SHENZHEN • Alibaba, China's online shopping giant, is increasingly going offline.
That is making some investors nervous. The firm last Friday reported a fall in profit of nearly 30 per cent in the latest quarter, the first such decline in a year and a half.
One reason: Alibaba got a bump in profit last year from selling its shares in a social media app.
Another culprit, however, was heavy spending on Alibaba's businesses outside of e-commerce, including cloud computing and brick-and-mortar retail - which the firm, counterintuitively, likes to call "new retail". Those ventures are part of Alibaba's plan to broaden its empire and become more of a full-service technology company akin to Google.
But some investors appear to be fretting about the cost of such expansion to its profits. Alibaba has already lost around US$60 billion (S$80 billion) in market value since its shares peaked in January. They remain well above their level of a year ago, however, thanks to strength in Alibaba's core online business.
In the first three months of the year, total revenue increased by more than 60 per cent over the same period last year, the company said on Friday. It added that it expects a similar pace of sales growth for the coming financial year.
For what has become one of the world's biggest Internet firms, figuring out how to get even bigger was never going to be straightforward. Or cheap. In March, Alibaba poured an additional US$2 billion into its South-east Asian online emporium, Lazada, which is fighting it out with Amazon in the region.

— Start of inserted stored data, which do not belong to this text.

### src/erf_cfg.svh
// Register map, field positions, reset values and fixed counts of the receive packet filter.
`ifndef ERF_CFG_SVH
`define ERF_CFG_SVH

// Register byte addresses.
`define ERF_ADDR_HASH_LOW     8'h00
`define ERF_ADDR_HASH_UPPER   8'h04
`define ERF_ADDR_MASK_LOW     8'h08
`define ERF_ADDR_MASK_HIGH    8'h0c
`define ERF_ADDR_CHECKSUM     8'h10
`define ERF_ADDR_OFFSET       8'h14
`define ERF_ADDR_FILTER_CFG   8'h18
`define ERF_ADDR_CONTROL      8'h1c
`define ERF_ADDR_STATION_LOW  8'h20
`define ERF_ADDR_STATION_HIGH 8'h24
`define ERF_ADDR_STATUS       8'h28

// Reset values.
`define ERF_RST_WORD          32'h0000_0000
`define ERF_RST_HALF          16'h0000

// Filter configuration and control register fields.
`define ERF_CFG_WRITE_MASK    32'h0000_dfff
`define ERF_BIT_HASH_EN       15
`define ERF_BIT_MAGIC_EN      14
`define ERF_BIT_INVERT        12
`define ERF_MODE_HI           11
`define ERF_MODE_LO           8
`define ERF_BIT_BAD_CRC       7
`define ERF_BIT_GOOD_CRC      6
`define ERF_BIT_SHORT_COLL    5
`define ERF_BIT_SHORT_REJ     4
`define ERF_BIT_UNICAST       3
`define ERF_BIT_OTHER_UNI     2
`define ERF_BIT_MULTICAST     1
`define ERF_BIT_BROADCAST     0
`define ERF_BIT_RX_ENABLE     0

// Pattern modes.
`define ERF_MODE_OFF          4'h0
`define ERF_MODE_CSUM         4'h1
`define ERF_MODE_STA_A        4'h2
`define ERF_MODE_STA_B        4'h3
`define ERF_MODE_UNI_A        4'h4
`define ERF_MODE_UNI_B        4'h5
`define ERF_MODE_BC_A         4'h6
`define ERF_MODE_BC_B         4'h7
`define ERF_MODE_HASH         4'h8
`define ERF_MODE_MAGIC        4'h9

// Frame constants.
`define ERF_SHORT_BYTES       16'h0040
`define ERF_DEST_BYTES        16'h0006
`define ERF_PM_WINDOW         16'h0040
`define ERF_CRC_INIT          32'hffff_ffff
`define ERF_CRC_POLY          32'hedb8_8320
`define ERF_BCAST_ADDR        48'hffff_ffff_ffff
`define ERF_SYNC_BYTE         8'hff
`define ERF_SYNC_COUNT        3'h6
`define ERF_ADDR_LAST_BYTE    3'h5
`define ERF_MAGIC_LAST        7'h5f

`endif

### src/erf_pkg.sv
// Types shared by the receive packet filter.
`default_nettype none
package erf_pkg;
  typedef logic [7:0] erf_byte_type;
  typedef logic [7:0] erf_addr_type;
  typedef enum logic {ERF_IDLE, ERF_FRAME} erf_state_type;
endpackage
`default_nettype wire

### src/erf_rx_filter.sv
// Receive packet acceptance filter with its register file.
`include "erf_cfg.svh"
`default_nettype none

module erf_rx_filter (
  // Clock and reset.
  input  wire logic                 i_clock,
  input  wire logic                 i_rst_n,
  // Register port.
  input  wire erf_pkg::erf_addr_type i_addr,
  input  wire logic [31:0]          i_wdata,
  input  wire logic                 i_wr,
  input  wire logic                 i_rd,
  output var  logic [31:0]          o_rdata,
  // Received byte stream.
  input  wire logic                 i_rx_valid,
  input  wire erf_pkg::erf_byte_type i_rx_data,
  input  wire logic                 i_rx_sof,
  input  wire logic                 i_rx_eof,
  input  wire logic                 i_rx_crc_ok,
  // Result.
  output var  logic                 o_frame_done,
  output var  logic                 o_frame_accept,
  output var  logic                 o_rx_enable
);
  import erf_pkg::*;
  ////////////////////////////////////////////////////////////////////////////////
  // Registers that software owns.

  logic [31:0]   hash_low_reg;
  logic [31:0]   hash_upper_reg;
  logic [31:0]   mask_low_reg;
  logic [31:0]   mask_high_reg;
  logic [15:0]   checksum_reg;
  logic [15:0]   offset_reg;
  logic [31:0]   cfg_reg;
  logic          rx_enable_reg;
  logic [31:0]   station_low_reg;
  logic [15:0]   station_high_reg;
  logic [31:0]   rdata_reg;
  // Filter state.
  erf_state_type state_reg;
  erf_state_type state_next;
  logic [15:0]   count_reg;
  logic [15:0]   count_next;
  logic [47:0]   dest_reg;
  logic [47:0]   dest_next;
  logic [31:0]   dcrc_reg;
  logic [31:0]   dcrc_next;
  logic [15:0]   csum_reg;
  logic [15:0]   csum_next;
  logic [2:0]    sync_reg;
  logic [2:0]    sync_next;
  logic [6:0]    magic_cnt_reg;
  logic [6:0]    magic_cnt_next;
  logic [2:0]    magic_sel_reg;
  logic [2:0]    magic_sel_next;
  logic          magic_reg;
  logic          magic_next;
  logic          done_reg;
  logic          accept_reg;
  logic [3:0]    hits_reg;
  logic [15:0]   accepted_reg;
  // Views of the register contents.
  logic [63:0]   hash_table_bits;
  logic [63:0]   pattern_mask_bits;
  logic [47:0]   station_addr;
  logic [3:0]    pattern_mode_select;
  logic          invert_checksum_match;
  assign hash_table_bits     = {hash_upper_reg, hash_low_reg};
  assign pattern_mask_bits   = {mask_high_reg, mask_low_reg};
  assign station_addr        = {station_high_reg, station_low_reg};
  assign pattern_mode_select = cfg_reg[`ERF_MODE_HI:`ERF_MODE_LO];
  assign invert_checksum_match = cfg_reg[`ERF_BIT_INVERT];
  ////////////////////////////////////////////////////////////////////////////////
  // One byte step of the reflected Ethernet CRC.

  function automatic logic [31:0] erf_crc_byte(input logic [31:0] c, input logic [7:0] d);
    logic [31:0] r;
    r = c;
    for (int k = 0; k < 8; k++) begin
      r = (r[0] ^ d[k]) ? ((r >> 1) ^ `ERF_CRC_POLY) : (r >> 1);
    end
    return r;
  endfunction
  ////////////////////////////////////////////////////////////////////////////////
  // Register writes; software is trusted to write only while receive is quiet.

  // Hash table words.
  always_ff @(posedge i_clock or negedge i_rst_n) begin
    if (!i_rst_n) begin
      hash_low_reg   <= `ERF_RST_WORD;
      hash_upper_reg <= `ERF_RST_WORD;
    end else if (i_wr) begin
      if (i_addr == `ERF_ADDR_HASH_LOW) hash_low_reg <= i_wdata;
      if (i_addr == `ERF_ADDR_HASH_UPPER) hash_upper_reg <= i_wdata;
    end
  end

  // Pattern mask, checksum and offset.
  always_ff @(posedge i_clock or negedge i_rst_n) begin
    if (!i_rst_n) begin
      mask_low_reg  <= `ERF_RST_WORD;
      mask_high_reg <= `ERF_RST_WORD;
      checksum_reg  <= `ERF_RST_HALF;
      offset_reg    <= `ERF_RST_HALF;
    end else if (i_wr) begin
      if (i_addr == `ERF_ADDR_MASK_LOW) mask_low_reg <= i_wdata;
      if (i_addr == `ERF_ADDR_MASK_HIGH) mask_high_reg <= i_wdata;
      if (i_addr == `ERF_ADDR_CHECKSUM) checksum_reg <= i_wdata[15:0];
      if (i_addr == `ERF_ADDR_OFFSET) offset_reg <= i_wdata[15:0];
    end
  end

  // Filter configuration, receive enable and station address.
  always_ff @(posedge i_clock or negedge i_rst_n) begin
    if (!i_rst_n) begin
      cfg_reg          <= `ERF_RST_WORD;
      rx_enable_reg    <= 1'b0;
      station_low_reg  <= `ERF_RST_WORD;
      station_high_reg <= `ERF_RST_HALF;
    end else if (i_wr) begin
      if (i_addr == `ERF_ADDR_FILTER_CFG) cfg_reg <= i_wdata & `ERF_CFG_WRITE_MASK;
      if (i_addr == `ERF_ADDR_CONTROL) rx_enable_reg <= i_wdata[`ERF_BIT_RX_ENABLE];
      if (i_addr == `ERF_ADDR_STATION_LOW) station_low_reg <= i_wdata;
      if (i_addr == `ERF_ADDR_STATION_HIGH) station_high_reg <= i_wdata[15:0];
    end
  end

  ////////////////////////////////////////////////////////////////////////////////
  // Register reads; data stand in the cycle after the strobe, unmapped reads zero.

  always_ff @(posedge i_clock or negedge i_rst_n) begin
    if (!i_rst_n) begin
      rdata_reg <= `ERF_RST_WORD;
    end else if (i_rd) begin
      unique case (i_addr)
        `ERF_ADDR_HASH_LOW:     rdata_reg <= hash_low_reg;
        `ERF_ADDR_HASH_UPPER:   rdata_reg <= hash_upper_reg;
        `ERF_ADDR_MASK_LOW:     rdata_reg <= mask_low_reg;
        `ERF_ADDR_MASK_HIGH:    rdata_reg <= mask_high_reg;
        `ERF_ADDR_CHECKSUM:     rdata_reg <= {`ERF_RST_HALF, checksum_reg};
        `ERF_ADDR_OFFSET:       rdata_reg <= {`ERF_RST_HALF, offset_reg};
        `ERF_ADDR_FILTER_CFG:   rdata_reg <= cfg_reg;
        `ERF_ADDR_CONTROL:      rdata_reg <= {31'h0000_0000, rx_enable_reg};
        `ERF_ADDR_STATION_LOW:  rdata_reg <= station_low_reg;
        `ERF_ADDR_STATION_HIGH: rdata_reg <= {`ERF_RST_HALF, station_high_reg};
        `ERF_ADDR_STATUS:       rdata_reg <= {accepted_reg, 12'h000, hits_reg};
        default:                rdata_reg <= `ERF_RST_WORD;
      endcase
    end else begin
      rdata_reg <= `ERF_RST_WORD;
    end
  end

  ////////////////////////////////////////////////////////////////////////////////
  // Byte walk through a frame.

  logic          take;
  logic [15:0]   cur_idx;
  logic [15:0]   rel_idx;
  logic          in_window;
  logic [15:0]   add_word;
  logic [16:0]   sum_wide;
  logic [15:0]   csum_base;
  logic [7:0]    station_byte;
  // A frame is only taken if receive was enabled when its first byte came.
  assign take    = i_rx_valid & (i_rx_sof ? rx_enable_reg : (state_reg == ERF_FRAME));
  assign cur_idx = i_rx_sof ? 16'h0000 : count_reg;

  // Bytes of the pattern window are paired big-endian for the 16-bit sum.
  assign rel_idx   = cur_idx - offset_reg;
  assign in_window = (cur_idx >= offset_reg) && (rel_idx < `ERF_PM_WINDOW);
  assign add_word  = rel_idx[0] ? {8'h00, i_rx_data} : {i_rx_data, 8'h00};
  assign csum_base = i_rx_sof ? 16'h0000 : csum_reg;
  assign sum_wide  = {1'b0, csum_base} + {1'b0, add_word};
  assign station_byte = station_addr[{magic_sel_reg, 3'b000} +: 8];

  // Next state of the frame walk, the address capture and the checksum.
  always_comb begin
    state_next = state_reg;
    count_next = count_reg;
    dest_next  = dest_reg;
    dcrc_next  = dcrc_reg;
    csum_next  = csum_reg;
    if (take) begin
      state_next = i_rx_eof ? ERF_IDLE : ERF_FRAME;
      count_next = (cur_idx == 16'hffff) ? cur_idx : cur_idx + 16'h0001;
      csum_next  = csum_base;
      if (i_rx_sof) begin
        dcrc_next = `ERF_CRC_INIT;
      end
      if (cur_idx < `ERF_DEST_BYTES) begin
        dest_next[{cur_idx[2:0], 3'b000} +: 8] = i_rx_data;
        dcrc_next = erf_crc_byte(i_rx_sof ? `ERF_CRC_INIT : dcrc_reg, i_rx_data);
      end
      if (in_window && pattern_mask_bits[rel_idx[5:0]]) begin
        csum_next = sum_wide[15:0] + {15'h0000, sum_wide[16]};
      end
    end
  end

  // Magic frame search: six sync bytes then sixteen copies of the station address.
  always_comb begin
    sync_next      = sync_reg;
    magic_cnt_next = magic_cnt_reg;
    magic_sel_next = magic_sel_reg;
    magic_next     = magic_reg;
    if (take) begin
      if (i_rx_sof) begin
        sync_next      = (i_rx_data == `ERF_SYNC_BYTE) ? 3'h1 : 3'h0;
        magic_cnt_next = 7'h00;
        magic_sel_next = 3'h0;
        magic_next     = 1'b0;
      end else if (!magic_reg) begin
        if (sync_reg == `ERF_SYNC_COUNT) begin
          if (i_rx_data == station_byte) begin
            magic_cnt_next = magic_cnt_reg + 7'h01;
            magic_sel_next = (magic_sel_reg == `ERF_ADDR_LAST_BYTE) ? 3'h0
                                                                    : magic_sel_reg + 3'h1;
            magic_next     = (magic_cnt_reg == `ERF_MAGIC_LAST);
          end else begin
            sync_next      = (i_rx_data == `ERF_SYNC_BYTE) ? `ERF_SYNC_COUNT : 3'h0;
            magic_cnt_next = 7'h00;
            magic_sel_next = 3'h0;
          end
        end else begin
          sync_next = (i_rx_data == `ERF_SYNC_BYTE) ? sync_reg + 3'h1 : 3'h0;
        end
      end
    end
  end

  // Frame walk registers.
  always_ff @(posedge i_clock or negedge i_rst_n) begin
    if (!i_rst_n) begin
      state_reg     <= ERF_IDLE;
      count_reg     <= `ERF_RST_HALF;
      dest_reg      <= 48'h0000_0000_0000;
      dcrc_reg      <= `ERF_CRC_INIT;
      csum_reg      <= `ERF_RST_HALF;
      sync_reg      <= 3'h0;
      magic_cnt_reg <= 7'h00;
      magic_sel_reg <= 3'h0;
      magic_reg     <= 1'b0;
    end else begin
      state_reg     <= state_next;
      count_reg     <= count_next;
      dest_reg      <= dest_next;
      dcrc_reg      <= dcrc_next;
      csum_reg      <= csum_next;
      sync_reg      <= sync_next;
      magic_cnt_reg <= magic_cnt_next;
      magic_sel_reg <= magic_sel_next;
      magic_reg     <= magic_next;
    end
  end

  ////////////////////////////////////////////////////////////////////////////////
  // Decision on the last byte, using the values that include that byte.

  logic [31:0]   dcrc_final;
  logic          hash_hit;
  logic          is_bcast;
  logic          is_mcast;
  logic          is_ucast;
  logic          is_me;
  logic          csum_term;
  logic          pattern_hit;
  logic          is_short;
  logic          require_ok;
  logic          any_accept;
  logic          decision;
  assign dcrc_final = ~dcrc_next;
  assign hash_hit   = hash_table_bits[dcrc_final[31:26]];
  assign is_bcast   = (dest_next == `ERF_BCAST_ADDR);
  assign is_mcast   = dest_next[0] & ~is_bcast;
  assign is_ucast   = ~dest_next[0];
  assign is_me      = (dest_next == station_addr);
  assign is_short   = (count_next < `ERF_SHORT_BYTES);
  assign csum_term  = invert_checksum_match ^ (csum_next == checksum_reg);

  // Pattern mode decode; codes above nine behave as disabled.
  always_comb begin
    unique case (pattern_mode_select)
      `ERF_MODE_OFF:                 pattern_hit = 1'b0;
      `ERF_MODE_CSUM:                pattern_hit = csum_term;
      `ERF_MODE_STA_A, `ERF_MODE_STA_B: pattern_hit = csum_term & is_me;
      `ERF_MODE_UNI_A, `ERF_MODE_UNI_B: pattern_hit = csum_term & is_ucast;
      `ERF_MODE_BC_A, `ERF_MODE_BC_B:   pattern_hit = csum_term & is_bcast;
      `ERF_MODE_HASH:                pattern_hit = csum_term & hash_hit;
      `ERF_MODE_MAGIC:               pattern_hit = csum_term & magic_next;
      default:                       pattern_hit = 1'b0;
    endcase
  end

  // Qualifying filters must all pass.
  assign require_ok =
      (~cfg_reg[`ERF_BIT_BAD_CRC] | ~i_rx_crc_ok) &
      (~cfg_reg[`ERF_BIT_GOOD_CRC] | i_rx_crc_ok) &
      (~cfg_reg[`ERF_BIT_SHORT_COLL] |
       (is_short & (~cfg_reg[`ERF_BIT_GOOD_CRC] | i_rx_crc_ok))) &
      (~cfg_reg[`ERF_BIT_SHORT_REJ] | ~is_short);

  // Any one accepting filter admits the frame.
  assign any_accept =
      (cfg_reg[`ERF_BIT_UNICAST] & is_ucast & is_me) |
      (cfg_reg[`ERF_BIT_OTHER_UNI] & is_ucast & ~is_me) |
      (cfg_reg[`ERF_BIT_MULTICAST] & is_mcast) |
      (cfg_reg[`ERF_BIT_BROADCAST] & is_bcast) |
      (cfg_reg[`ERF_BIT_HASH_EN] & hash_hit) |
      (cfg_reg[`ERF_BIT_MAGIC_EN] & magic_next) |
      pattern_hit;

  assign decision = rx_enable_reg & require_ok & any_accept;

  // Result outputs and status; the accept level holds until the next frame ends.
  always_ff @(posedge i_clock or negedge i_rst_n) begin
    if (!i_rst_n) begin
      done_reg     <= 1'b0;
      accept_reg   <= 1'b0;
      hits_reg     <= 4'h0;
      accepted_reg <= `ERF_RST_HALF;
    end else begin
      done_reg <= take & i_rx_eof;
      if (take && i_rx_eof) begin
        accept_reg <= decision;
        hits_reg   <= {pattern_hit, magic_next, hash_hit, decision};
        if (decision) begin
          accepted_reg <= accepted_reg + 16'h0001;
        end
      end
    end
  end

  // Every output leaves straight from a flip-flop.
  assign o_rdata        = rdata_reg;
  assign o_frame_done   = done_reg;
  assign o_frame_accept = accept_reg;
  assign o_rx_enable    = rx_enable_reg;

endmodule

`default_nettype wire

Back at home in China, the company is investing heavily in its entertainment and cloud service businesses, both of which are losing money. And it is rapidly expanding its footprint in physical retail, to collect different kinds of data about customers' habits and desires.
Hema, the company's chain of high-tech supermarkets, now has dozens of stores across China, a large chunk of which opened in the first four months of this year alone.
Alibaba has also invested in an electronics retailer, a home-improvement chain and a department store operator. Recently, it opened a mall in its home city, Hangzhou. It took control last year of its logistics affiliate, Cainiao, and in April it swallowed up a food-delivery service, Ele.me.